Tuesday, 18 November 2014

Hive Partitioning

 Partitions are horizontal record of data which allows large datasets to get seperated into more managable chunks. In Hive, partitioning is supported for both managed dataset in folders and for external tables also.


1. Hive partition for external tables

  1. Load data into HDFS

       Data resides in /user/unmesha/HiveTrail/emp.txt. The file emp.txt is a sample employee data.


1,Anne,Admin,50000,A
2,Gokul,Admin,50000,B
3,Janet,Sales,60000,A
4,Hari,Admin,50000,C
5,Sanker,Admin,50000,C
6,Margaret,Tech,12000,A
7,Nirmal,Tech,12000,B
8,jinju,Engineer,45000,B
9,Nancy,Admin,50000,A
10,Andrew,Manager,40000,A
11,Arun,Manager,40000,B
12,Harish,Sales,60000,B
13,Robert,Manager,40000,A
14,Laura,Engineer,45000,A
15,Anju,Ceo,100000,B
16,Aarathi,Manager,40000,B
17,Parvathy,Engineer,45000,B
18,Gopika,Admin,50000,B
19,Steven,Engineer,45000,A
20,Michael,Ceo,100000,A

We are going to partition this dataset into 3 Departments A,B,C


 2. Create a non partioned table to store the data (Staging table)

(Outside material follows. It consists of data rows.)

**src/design/dalseq_pkg.sv**
```systemverilog
// ----------------------------------------------------------------------------
// dalseq_pkg
// Shared types and constants for the door-open alarm sequencer: mode codes,
// register indexes and reset values, and the config and result bundles.
// ----------------------------------------------------------------------------
package dalseq_pkg;

  // Sequencer modes; the unused code behaves as closed
  typedef enum logic [1:0] {
    MODE_CLOSED  = 2'd0,
    MODE_OPEN    = 2'd1,
    MODE_CONFIRM = 2'd2
  } mode_t;

  // Configuration port geometry
  localparam int CFG_INDEX_BITS = 3;
  localparam int CFG_DATA_BITS  = 20;

  // Register indexes
  localparam logic [CFG_INDEX_BITS-1:0] REG_LED_DELAY       = 3'd0;
  localparam logic [CFG_INDEX_BITS-1:0] REG_BUZZER_DELAY    = 3'd1;
  localparam logic [CFG_INDEX_BITS-1:0] REG_BLINK_PERIOD    = 3'd2;
  localparam logic [CFG_INDEX_BITS-1:0] REG_HEARTBEAT_PER   = 3'd3;
  localparam logic [CFG_INDEX_BITS-1:0] REG_CLOSE_CONFIRM   = 3'd4;
  localparam logic [CFG_INDEX_BITS-1:0] REG_CONFIRM_POLL    = 3'd5;
  localparam logic [CFG_INDEX_BITS-1:0] REG_TELEMETRY_PER   = 3'd6;
  localparam logic [CFG_INDEX_BITS-1:0] REG_OPEN_LEVEL      = 3'd7;

  // Register reset values
  localparam logic [19:0] RST_LED_DELAY     = 20'd20000;
  localparam logic [19:0] RST_BUZZER_DELAY  = 20'd30000;
  localparam logic [11:0] RST_BLINK_PERIOD  = 12'd250;
  localparam logic [19:0] RST_HEARTBEAT_PER = 20'd5000;
  localparam logic [15:0] RST_CLOSE_CONFIRM = 16'd3000;
  localparam logic [11:0] RST_CONFIRM_POLL  = 12'd100;
  localparam logic [19:0] RST_TELEMETRY_PER = 20'd60000;
  localparam logic        RST_OPEN_LEVEL    = 1'b1;

  // Time conversion and output limits
  localparam int          MS_PER_SEC    = 1000;
  localparam int          SECS_OUT_BITS = 23;
  localparam logic [15:0] CONFIRM_MAX   = 16'hFFFF;

  typedef struct packed {
    logic [19:0] led_delay_ms;
    logic [19:0] buzzer_delay_ms;
    logic [11:0] blink_period_ms;
    logic [19:0] heartbeat_period_ms;
    logic [15:0] close_confirm_ms;
    logic [11:0] confirm_poll_ms;
    logic [19:0] telemetry_period_ms;
    logic        open_level;
  } cfg_t;

  typedef struct packed {
    logic                     red_on;
    logic                     green_on;
    logic                     buzzer_on;
    logic                     opened_flag;
    logic                     closed_flag;
    logic                     escalate_flag;
    logic                     heartbeat_flag;
    logic                     telemetry_flag;
    logic [SECS_OUT_BITS-1:0] open_seconds;
  } result_t;

endpackage

```
**src/design/dalseq_cfg.sv**
```systemverilog
// ----------------------------------------------------------------------------
// dalseq_cfg
// Configuration register file: eight registers written by index, no read-back.
// ----------------------------------------------------------------------------
module dalseq_cfg (
  input  logic                                 clk,
  input  logic                                 rst,
  input  logic                                 cfg_write,
  input  logic [dalseq_pkg::CFG_INDEX_BITS-1:0] cfg_index,
  input  logic [dalseq_pkg::CFG_DATA_BITS-1:0]  cfg_data,
  output dalseq_pkg::cfg_t                     cfg
);

  dalseq_pkg::cfg_t regs;

  // Load reset values, then take writes by index
  always_ff @(posedge clk) begin
    if (rst) begin
      regs.led_delay_ms        <= dalseq_pkg::RST_LED_DELAY;
      regs.buzzer_delay_ms     <= dalseq_pkg::RST_BUZZER_DELAY;
      regs.blink_period_ms     <= dalseq_pkg::RST_BLINK_PERIOD;
      regs.heartbeat_period_ms <= dalseq_pkg::RST_HEARTBEAT_PER;
      regs.close_confirm_ms    <= dalseq_pkg::RST_CLOSE_CONFIRM;
      regs.confirm_poll_ms     <= dalseq_pkg::RST_CONFIRM_POLL;
      regs.telemetry_period_ms <= dalseq_pkg::RST_TELEMETRY_PER;
      regs.open_level          <= dalseq_pkg::RST_OPEN_LEVEL;
    end else if (cfg_write) begin
      case (cfg_index)
        dalseq_pkg::REG_LED_DELAY:     regs.led_delay_ms        <= cfg_data[19:0];
        dalseq_pkg::REG_BUZZER_DELAY:  regs.buzzer_delay_ms     <= cfg_data[19:0];
        dalseq_pkg::REG_BLINK_PERIOD:  regs.blink_period_ms     <= cfg_data[11:0];
        dalseq_pkg::REG_HEARTBEAT_PER: regs.heartbeat_period_ms <= cfg_data[19:0];
        dalseq_pkg::REG_CLOSE_CONFIRM: regs.close_confirm_ms    <= cfg_data[15:0];
        dalseq_pkg::REG_CONFIRM_POLL:  regs.confirm_poll_ms     <= cfg_data[11:0];
        dalseq_pkg::REG_TELEMETRY_PER: regs.telemetry_period_ms <= cfg_data[19:0];
        dalseq_pkg::REG_OPEN_LEVEL:    regs.open_level          <= cfg_data[0];
        default: begin
        end
      endcase
    end
  end

  assign cfg = regs;

endmodule

```
**src/design/dalseq_core.sv**
```systemverilog
// ----------------------------------------------------------------------------
// dalseq_core
// Sequencer state and its one-tick update. The result for the sample at the
// input is formed combinationally; state advances when step is high.
// Open time is tracked both as milliseconds and as seconds plus a remainder,
// so the seconds report needs no divider.
// ----------------------------------------------------------------------------
module dalseq_core #(
  parameter int OPEN_TIME_BITS = 32
) (
  input  logic                clk,
  input  logic                rst,
  input  logic                step,
  input  logic                door,
  input  dalseq_pkg::cfg_t    cfg,
  output dalseq_pkg::result_t result
);

  localparam int OTB       = OPEN_TIME_BITS;
  localparam int SECS_BITS = OTB - 9;
  localparam int CMP_BITS  = (OTB > 20) ? OTB : 20;
  localparam int WIDE_SECS = (SECS_BITS > dalseq_pkg::SECS_OUT_BITS) ?
                             SECS_BITS : dalseq_pkg::SECS_OUT_BITS;
  localparam logic [OTB-1:0]       OT_MAX   = {OTB{1'b1}};
  localparam logic [SECS_BITS-1:0] SAT_SECS =
    SECS_BITS'(((64'd1 << OTB) - 64'd1) / dalseq_pkg::MS_PER_SEC);
  localparam logic [12:0] MS_SEC_13 = 13'(dalseq_pkg::MS_PER_SEC);

  // State registers
  dalseq_pkg::mode_t    mode;
  logic [11:0]          pass_timer;
  logic [OTB-1:0]       open_time;
  logic [SECS_BITS-1:0] sec_cnt;
  logic [9:0]           sec_rem;
  logic [19:0]          heartbeat_timer;
  logic [19:0]          telemetry_timer;
  logic                 red_phase;
  logic                 escalated;
  logic [15:0]          confirm_elapsed;
  logic [11:0]          poll_timer;
  logic [2:0]           drive_bits;

  dalseq_pkg::mode_t    mode_next;
  logic [11:0]          pass_timer_next;
  logic [OTB-1:0]       open_time_next;
  logic [SECS_BITS-1:0] sec_cnt_next;
  logic [9:0]           sec_rem_next;
  logic [19:0]          heartbeat_timer_next;
  logic [19:0]          telemetry_timer_next;
  logic                 red_phase_next;
  logic                 escalated_next;
  logic [15:0]          confirm_elapsed_next;
  logic [11:0]          poll_timer_next;
  logic [2:0]           drive_bits_next;

  // Events of this tick
  logic        is_open;
  logic        mode_is_open;
  logic [11:0] blink_eff;
  logic [11:0] poll_eff;
  logic [16:0] conf_sum;
  logic [15:0] conf_sat;
  logic        poll_dec;
  logic        poll_due;
  logic        reopen;
  logic        repoll;
  logic        confirm_evt;
  logic        pass_dec;
  logic        pass_due;
  logic        new_open;
  logic        close_seen;
  logic        enter_conf;
  logic        fin;
  logic        fin_open;

  // Opening-adjusted values seen by the pass
  logic [OTB-1:0] ot_cur;
  logic           red_cur;
  logic           esc_cur;
  logic [19:0]    hb_cur;
  logic           led_go;
  logic           buz_go;
  logic [2:0]     drive_pass;
  logic [OTB:0]   ot_sum;
  logic           ot_sat;
  logic [20:0]    hb_sum;
  logic           hb_fire;
  logic [20:0]    tel_sum;
  logic           tel_fire;
  logic [12:0]    rem_acc;
  logic [2:0]     sec_carry;
  logic [WIDE_SECS-1:0] secs_wide;

  // Decode what this tick does
  always_comb begin
    is_open      = (door == cfg.open_level);
    mode_is_open = (mode == dalseq_pkg::MODE_OPEN);
    blink_eff    = (cfg.blink_period_ms == 12'd0) ? 12'd1 : cfg.blink_period_ms;
    poll_eff     = (cfg.confirm_poll_ms == 12'd0) ? 12'd1 : cfg.confirm_poll_ms;
    conf_sum     = 17'(confirm_elapsed) + 17'(poll_eff);
    conf_sat     = conf_sum[16] ? dalseq_pkg::CONFIRM_MAX : conf_sum[15:0];

    poll_dec    = 1'b0;
    poll_due    = 1'b0;
    reopen      = 1'b0;
    repoll      = 1'b0;
    confirm_evt = 1'b0;
    pass_dec    = 1'b0;
    pass_due    = 1'b0;
    new_open    = 1'b0;
    close_seen  = 1'b0;
    enter_conf  = 1'b0;

    case (mode)
      dalseq_pkg::MODE_CONFIRM: begin
        if (poll_timer != 12'd0) begin
          poll_dec = 1'b1;
        end else begin
          poll_due = 1'b1;
          if (is_open) begin
            reopen = 1'b1;
          end else if (conf_sat < cfg.close_confirm_ms) begin
            repoll = 1'b1;
          end else begin
            confirm_evt = 1'b1;
          end
        end
      end
      default: begin
        if (pass_timer != 12'd0) begin
          pass_dec = 1'b1;
        end else begin
          pass_due = 1'b1;
          if (is_open && !mode_is_open) begin
            new_open = 1'b1;
          end else if (!is_open && mode_is_open) begin
            close_seen = 1'b1;
            if (cfg.close_confirm_ms == 16'd0) begin
              confirm_evt = 1'b1;
            end else begin
              enter_conf = 1'b1;
            end
          end
        end
      end
    endcase

    fin      = reopen || confirm_evt || (pass_due && !enter_conf);
    fin_open = reopen || new_open || (pass_due && is_open && mode_is_open);
  end

  // Work out the open-mode pass arithmetic
  always_comb begin
    ot_cur  = new_open ? '0 : open_time;
    red_cur = new_open ? 1'b1 : red_phase;
    esc_cur = new_open ? 1'b0 : escalated;
    hb_cur  = new_open ? 20'd0 : heartbeat_timer;

    led_go = CMP_BITS'(ot_cur) >= CMP_BITS'(cfg.led_delay_ms);
    buz_go = CMP_BITS'(ot_cur) >= CMP_BITS'(cfg.buzzer_delay_ms);
    drive_pass = 3'b000;
    if (led_go) begin
      drive_pass[0] = red_cur;
      drive_pass[1] = !red_cur;
    end
    drive_pass[2] = buz_go && red_cur;

    ot_sum = (OTB+1)'(ot_cur) + (OTB+1)'(blink_eff);
    ot_sat = ot_sum[OTB];

    hb_sum  = 21'(hb_cur) + 21'(blink_eff);
    hb_fire = hb_sum >= 21'(cfg.heartbeat_period_ms);

    tel_sum  = 21'(telemetry_timer) + 21'(blink_eff);
    tel_fire = tel_sum >= 21'(cfg.telemetry_period_ms);

    // Fold the added milliseconds into seconds, at most five carries
    rem_acc   = (new_open ? 13'd0 : 13'(sec_rem)) + 13'(blink_eff);
    sec_carry = 3'd0;
    for (int i = 0; i < 5; i++) begin
      if (rem_acc >= MS_SEC_13) begin
        rem_acc   = rem_acc - MS_SEC_13;
        sec_carry = sec_carry + 3'd1;
      end
    end
  end

  // Next state
  always_comb begin
    mode_next            = mode;
    pass_timer_next      = pass_timer;
    open_time_next       = open_time;
    sec_cnt_next         = sec_cnt;
    sec_rem_next         = sec_rem;
    heartbeat_timer_next = heartbeat_timer;
    telemetry_timer_next = telemetry_timer;
    red_phase_next       = red_phase;
    escalated_next       = escalated;
    confirm_elapsed_next = confirm_elapsed;
    poll_timer_next      = poll_timer;
    drive_bits_next      = drive_bits;

    // mode changes
    if (new_open || reopen) begin
      mode_next = dalseq_pkg::MODE_OPEN;
    end else if (confirm_evt) begin
      mode_next = dalseq_pkg::MODE_CLOSED;
    end else if (enter_conf) begin
      mode_next = dalseq_pkg::MODE_CONFIRM;
    end

    // poll and confirm timers
    if (poll_dec) begin
      poll_timer_next = poll_timer - 12'd1;
    end else if (repoll || enter_conf) begin
      poll_timer_next = poll_eff - 12'd1;
    end
    if (close_seen) begin
      confirm_elapsed_next = 16'd0;
    end else if (poll_due) begin
      confirm_elapsed_next = conf_sat;
    end

    // pass timer
    if (pass_dec) begin
      pass_timer_next = pass_timer - 12'd1;
    end else if (fin) begin
      pass_timer_next = blink_eff - 12'd1;
    end

    // drives mute on a close, reload on an open pass
    if (close_seen) begin
      drive_bits_next = 3'b000;
    end
    if (fin_open) begin
      drive_bits_next      = drive_pass;
      escalated_next       = esc_cur || buz_go;
      red_phase_next       = !red_cur;
      heartbeat_timer_next = hb_fire ? 20'd0 : hb_sum[19:0];
      if (ot_sat) begin
        open_time_next = OT_MAX;
        sec_cnt_next   = SAT_SECS;
        sec_rem_next   = sec_rem;
      end else begin
        open_time_next = ot_sum[OTB-1:0];
        sec_cnt_next   = (new_open ? '0 : sec_cnt) + SECS_BITS'(sec_carry);
        sec_rem_next   = rem_acc[9:0];
      end
    end

    // telemetry runs on every completed pass
    if (fin) begin
      telemetry_timer_next = tel_fire ? 20'd0 : tel_sum[19:0];
    end
  end

  // Result of this tick
  always_comb begin
    secs_wide             = WIDE_SECS'(sec_cnt);
    result.red_on         = drive_bits_next[0];
    result.green_on       = drive_bits_next[1];
    result.buzzer_on      = drive_bits_next[2];
    result.opened_flag    = new_open;
    result.closed_flag    = confirm_evt;
    result.escalate_flag  = fin_open && buz_go && !esc_cur;
    result.heartbeat_flag = fin_open && hb_fire;
    result.telemetry_flag = fin && tel_fire;
    if (!confirm_evt) begin
      result.open_seconds = '0;
    end else if (secs_wide > WIDE_SECS'({dalseq_pkg::SECS_OUT_BITS{1'b1}})) begin
      result.open_seconds = {dalseq_pkg::SECS_OUT_BITS{1'b1}};
    end else begin
      result.open_seconds = secs_wide[dalseq_pkg::SECS_OUT_BITS-1:0];
    end
  end

  // Advance state on each accepted tick
  always_ff @(posedge clk) begin
    if (rst) begin
      mode            <= dalseq_pkg::MODE_CLOSED;
      pass_timer      <= 12'd0;
      open_time       <= '0;
      sec_cnt         <= '0;
      sec_rem         <= 10'd0;
      heartbeat_timer <= 20'd0;
      telemetry_timer <= 20'd0;
      red_phase       <= 1'b1;
      escalated       <= 1'b0;
      confirm_elapsed <= 16'd0;
      poll_timer      <= 12'd0;
      drive_bits      <= 3'b000;
    end else if (step) begin
      mode            <= mode_next;
      pass_timer      <= pass_timer_next;
      open_time       <= open_time_next;
      sec_cnt         <= sec_cnt_next;
      sec_rem         <= sec_rem_next;
      heartbeat_timer <= heartbeat_timer_next;
      telemetry_timer <= telemetry_timer_next;
      red_phase       <= red_phase_next;
      escalated       <= escalated_next;
      confirm_elapsed <= confirm_elapsed_next;
      poll_timer      <= poll_timer_next;
      drive_bits      <= drive_bits_next;
    end
  end

endmodule

```
**src/design/door_open_alarm_sequencer_top.sv**
```systemverilog
// ----------------------------------------------------------------------------
// door_open_alarm_sequencer_top
// Door-open alarm sequencer: one door sample per millisecond tick in, one
// indicator/buzzer/event result per tick out.
//
// Input channel: door_level with in_valid/in_stall; a beat moves at a clock
// edge with in_valid high and in_stall low. Output channel: the nine result
// fields with out_valid/out_stall, the same rule.
// Configuration: cfg_write, cfg_index, cfg_data write one register per edge;
// write only while no beat is in flight.
// Path: a sample accepted at an edge is taken into the input register,
// processed by the core into the result register and shown by out_valid.
// Throughput: one beat per cycle while out_stall is low; the state update is
// combinational counter logic between the input and result registers.
// When the receiver stalls, the result register holds; one more sample can
// wait in the input register, after which in_stall rises until the result
// is taken.
// Reset (rst, synchronous): both registers empty, registers at their reset
// values, door state closed with the core drives off (result_q is not reset).
// ----------------------------------------------------------------------------
module door_open_alarm_sequencer_top #(
  parameter int OPEN_TIME_BITS = 32
) (
  input  logic                                  clk,
  input  logic                                  rst,
  input  logic                                  in_valid,
  output logic                                  in_stall,
  input  logic                                  door_level,
  output logic                                  out_valid,
  input  logic                                  out_stall,
  output logic                                  red_on,
  output logic                                  green_on,
  output logic                                  buzzer_on,
  output logic                                  opened_flag,
  output logic                                  closed_flag,
  output logic                                  escalate_flag,
  output logic                                  heartbeat_flag,
  output logic                                  telemetry_flag,
  output logic [dalseq_pkg::SECS_OUT_BITS-1:0]  open_seconds,
  input  logic                                  cfg_write,
  input  logic [dalseq_pkg::CFG_INDEX_BITS-1:0] cfg_index,
  input  logic [dalseq_pkg::CFG_DATA_BITS-1:0]  cfg_data
);

  dalseq_pkg::cfg_t    cfg;
  dalseq_pkg::result_t core_result;
  dalseq_pkg::result_t result_q;

  logic in_full;
  logic door_q;
  logic out_free;
  logic fire;
  logic in_take;

  // Handshake: result register free, input register advances into it
  assign out_free = !out_valid || !out_stall;
  assign fire     = in_full && out_free;
  assign in_stall = in_full && !out_free;
  assign in_take  = in_valid && !in_stall;

  dalseq_cfg u_cfg (
    .clk       (clk),
    .rst       (rst),
    .cfg_write (cfg_write),
    .cfg_index (cfg_index),
    .cfg_data  (cfg_data),
    .cfg       (cfg)
  );

  dalseq_core #(
    .OPEN_TIME_BITS (OPEN_TIME_BITS)
  ) u_core (
    .clk    (clk),
    .rst    (rst),
    .step   (fire),
    .door   (door_q),
    .cfg    (cfg),
    .result (core_result)
  );

  // Input register
  always_ff @(posedge clk) begin
    if (rst) begin
      in_full <= 1'b0;
    end else if (in_take) begin
      in_full <= 1'b1;
    end else if (fire) begin
      in_full <= 1'b0;
    end
  end

  always_ff @(posedge clk) begin
    if (in_take) begin
      door_q <= door_level;
    end
  end

  // Result register: hold while stalled
  always_ff @(posedge clk) begin
    if (rst) begin
      out_valid <= 1'b0;
    end else if (fire) begin
      out_valid <= 1'b1;
    end else if (!out_stall) begin
      out_valid <= 1'b0;
    end
  end

  always_ff @(posedge clk) begin
    if (fire) begin
      result_q <= core_result;
    end
  end

  assign red_on         = result_q.red_on;
  assign green_on       = result_q.green_on;
  assign buzzer_on      = result_q.buzzer_on;
  assign opened_flag    = result_q.opened_flag;
  assign closed_flag    = result_q.closed_flag;
  assign escalate_flag  = result_q.escalate_flag;
  assign heartbeat_flag = result_q.heartbeat_flag;
  assign telemetry_flag = result_q.telemetry_flag;
  assign open_seconds   = result_q.open_seconds;

endmodule
```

create external table Unm_Dup_Parti (EmployeeID Int,FirstName String,Designation  String,Salary Int,Department String) row format delimited fields terminated by "," location '/user/unmesha/HiveTrail';

3. Create Partitioned hive table
create  table Unm_Parti (EmployeeID Int,FirstName String,Designation  String,Salary Int) PARTITIONED BY (Department String) row format delimited fields terminated by ","; 
Here we are creating partition for Department by using PARTITIONED BY.

4. Insert data into Partitioned table, by using select clause

       There are 2 ways to insert data into partition table.

 1. Static Partition - Using individual insert
INSERT INTO TABLE Unm_Parti PARTITION(department='A') 
SELECT EmployeeID, FirstName,Designation,Salary FROM Unm_Dup_Parti WHERE department='A'; 

INSERT INTO TABLE Unm_Parti PARTITION (department='B') 
SELECT EmployeeID, FirstName,Designation,Salary FROM Unm_Dup_Parti WHERE department='B'; 

INSERT INTO TABLE Unm_Parti PARTITION (department='C') 
SELECT EmployeeID, FirstName,Designation,Salary FROM Unm_Dup_Parti WHERE department='C';

  If we go for the above approach , if we have 50 partitions we need to do the insert statement 50 times. That is a tedeous task and it is known as Static Partition.

 2. Dynamic Partition – Single insert to partition table
             Inorder to achieve the same we need to set 4 things,
1. set hive.exec.dynamic.partition=true
     This enable dynamic partitions, by default it is false.
2. set hive.exec.dynamic.partition.mode=nonstrict
     We are using the dynamic partition without a static
     partition (A table can be partitioned based    
     on multiple columns in hive) in such case we have to           
     enable the non strict mode. In strict mode we can use             
     dynamic partition  only with a Static Partition.
3. set hive.exec.max.dynamic.partitions.pernode=3
     The default value is 100, we have to modify the   
     same according to the possible no of partitions
4. hive.exec.max.created.files=150000
     The default values is 100000 but for larger tables  
     it can exceed the default, so we may have to update the same.            
INSERT OVERWRITE TABLE Unm_Parti PARTITION(department) SELECT EmployeeID, FirstName,Designation,Salary,department FROM Unm_Dup_Parti; 

If the table is large enough the above query wont work seems like due to the larger number of files created on initial map task. 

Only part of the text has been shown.